======== Supplied data ========

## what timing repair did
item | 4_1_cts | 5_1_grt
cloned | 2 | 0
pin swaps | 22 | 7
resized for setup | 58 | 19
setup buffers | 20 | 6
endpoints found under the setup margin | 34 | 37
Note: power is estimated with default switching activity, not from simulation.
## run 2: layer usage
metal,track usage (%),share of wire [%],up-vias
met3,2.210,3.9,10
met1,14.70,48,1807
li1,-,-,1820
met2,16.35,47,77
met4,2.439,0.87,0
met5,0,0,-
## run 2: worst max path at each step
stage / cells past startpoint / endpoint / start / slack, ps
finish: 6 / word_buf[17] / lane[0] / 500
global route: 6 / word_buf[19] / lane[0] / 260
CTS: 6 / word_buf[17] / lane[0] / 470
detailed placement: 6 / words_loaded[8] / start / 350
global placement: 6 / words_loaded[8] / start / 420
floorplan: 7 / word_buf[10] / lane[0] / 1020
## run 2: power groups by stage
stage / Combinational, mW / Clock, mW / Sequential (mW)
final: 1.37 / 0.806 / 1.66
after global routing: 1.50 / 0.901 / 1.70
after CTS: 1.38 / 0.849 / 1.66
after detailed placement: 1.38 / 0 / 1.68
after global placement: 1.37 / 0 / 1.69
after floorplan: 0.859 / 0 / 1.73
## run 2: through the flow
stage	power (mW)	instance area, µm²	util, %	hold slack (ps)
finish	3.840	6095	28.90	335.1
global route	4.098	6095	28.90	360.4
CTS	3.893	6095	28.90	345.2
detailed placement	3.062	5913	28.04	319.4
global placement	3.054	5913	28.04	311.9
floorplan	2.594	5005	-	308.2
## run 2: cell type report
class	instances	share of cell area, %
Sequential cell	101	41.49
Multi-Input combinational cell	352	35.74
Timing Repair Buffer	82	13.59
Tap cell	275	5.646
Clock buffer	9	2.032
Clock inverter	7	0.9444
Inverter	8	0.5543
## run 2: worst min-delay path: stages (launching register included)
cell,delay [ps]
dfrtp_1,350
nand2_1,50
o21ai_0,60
<file path="config.mk">
export PLATFORM = sky130hd
export DESIGN_NAME = bram_stream_reader_flat
export DESIGN_NICKNAME = d
export VERILOG_FILES = /design/src/rtl/bram_stream_reader_pkg.sv /design/src/rtl/bram_stream_reader_if.sv /design/src/rtl/bram_stream_reader_stream_fifo.sv /design/src/rtl/bram_stream_reader.sv /design/src/flat_wrapper.sv
export SDC_FILE = /design/constraint.sdc
export NUM_CORES = 1
export LEC_CHECK = 0
export BUFFER_PORTS_ARGS = -buffer_cell sky130_fd_sc_hd__buf_2
export CAP_MARGIN = 20
export CORE_MARGIN = 1
export CORE_UTILIZATION = 40
export CTS_BUF_LIST = sky130_fd_sc_hd__clkbuf_8
export DETAILED_ROUTE_END_ITERATION = 12
export GPL_ROUTABILITY_DRIVEN = 0
export PLACE_DENSITY_LB_ADDON = 0.3
export SLEW_MARGIN = 10
export SYNTH_ARGS = -nofsm -noshare
export SYNTH_HDL_FRONTEND = slang
export SYNTH_SLANG_ARGS = --single-unit
</file>
<file path="constraint.sdc">
create_clock -name clk -period 3.25 [get_ports clk]
set_input_delay 0.325 -clock clk [delete_from_list [all_inputs] [get_ports clk]]
set_output_delay 0.325 -clock clk [all_outputs]
set_load 0.02 [all_outputs]
</file>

========

Problem = Each record above is to be reproduced exactly, in full.

Result for this exercise =
## what timing repair did
item | 4_1_cts | 5_1_grt
cloned | 2 | 0
pin swaps | 22 | 7
resized for setup | 58 | 19
setup buffers | 20 | 6
endpoints found under the setup margin | 34 | 37
Note: power is estimated with default switching activity, not from simulation.
## run 2: layer usage
metal,track usage (%),share of wire [%],up-vias
met3,2.210,3.9,10
met1,14.70,48,1807
li1,-,-,1820
met2,16.35,47,77
met4,2.439,0.87,0
met5,0,0,-
## run 2: worst max path at each step
stage / cells past startpoint / endpoint / start / slack, ps
finish: 6 / word_buf[17] / lane[0] / 500
global route: 6 / word_buf[19] / lane[0] / 260
CTS: 6 / word_buf[17] / lane[0] / 470
detailed placement: 6 / words_loaded[8] / start / 350
global placement: 6 / words_loaded[8] / start / 420
floorplan: 7 / word_buf[10] / lane[0] / 1020
## run 2: power groups by stage
stage / Combinational, mW / Clock, mW / Sequential (mW)
final: 1.37 / 0.806 / 1.66
after global routing: 1.50 / 0.901 / 1.70
after CTS: 1.38 / 0.849 / 1.66
after detailed placement: 1.38 / 0 / 1.68
after global placement: 1.37 / 0 / 1.69
after floorplan: 0.859 / 0 / 1.73
## run 2: through the flow
stage	power (mW)	instance area, µm²	util, %	hold slack (ps)
finish	3.840	6095	28.90	335.1
global route	4.098	6095	28.90	360.4
CTS	3.893	6095	28.90	345.2
detailed placement	3.062	5913	28.04	319.4
global placement	3.054	5913	28.04	311.9
floorplan	2.594	5005	-	308.2
## run 2: cell type report
class	instances	share of cell area, %
Sequential cell	101	41.49
Multi-Input combinational cell	352	35.74
Timing Repair Buffer	82	13.59
Tap cell	275	5.646
Clock buffer	9	2.032
Clock inverter	7	0.9444
Inverter	8	0.5543
## run 2: worst min-delay path: stages (launching register included)
cell,delay [ps]
dfrtp_1,350
nand2_1,50
o21ai_0,60
<file path="config.mk">
export PLATFORM = sky130hd
export DESIGN_NAME = bram_stream_reader_flat
export DESIGN_NICKNAME = d
export VERILOG_FILES = /design/src/rtl/bram_stream_reader_pkg.sv /design/src/rtl/bram_stream_reader_if.sv /design/src/rtl/bram_stream_reader_stream_fifo.sv /design/src/rtl/bram_stream_reader.sv /design/src/flat_wrapper.sv
export SDC_FILE = /design/constraint.sdc
export NUM_CORES = 1
export LEC_CHECK = 0
export BUFFER_PORTS_ARGS = -buffer_cell sky130_fd_sc_hd__buf_2
export CAP_MARGIN = 20
export CORE_MARGIN = 1
export CORE_UTILIZATION = 40
export CTS_BUF_LIST = sky130_fd_sc_hd__clkbuf_8
export DETAILED_ROUTE_END_ITERATION = 12
export GPL_ROUTABILITY_DRIVEN = 0
export PLACE_DENSITY_LB_ADDON = 0.3
export SLEW_MARGIN = 10
export SYNTH_ARGS = -nofsm -noshare
export SYNTH_HDL_FRONTEND = slang
export SYNTH_SLANG_ARGS = --single-unit
</file>
<file path="constraint.sdc">
create_clock -name clk -period 3.25 [get_ports clk]
set_input_delay 0.325 -clock clk [delete_from_list [all_inputs] [get_ports clk]]
set_output_delay 0.325 -clock clk [all_outputs]
set_load 0.02 [all_outputs]
</file>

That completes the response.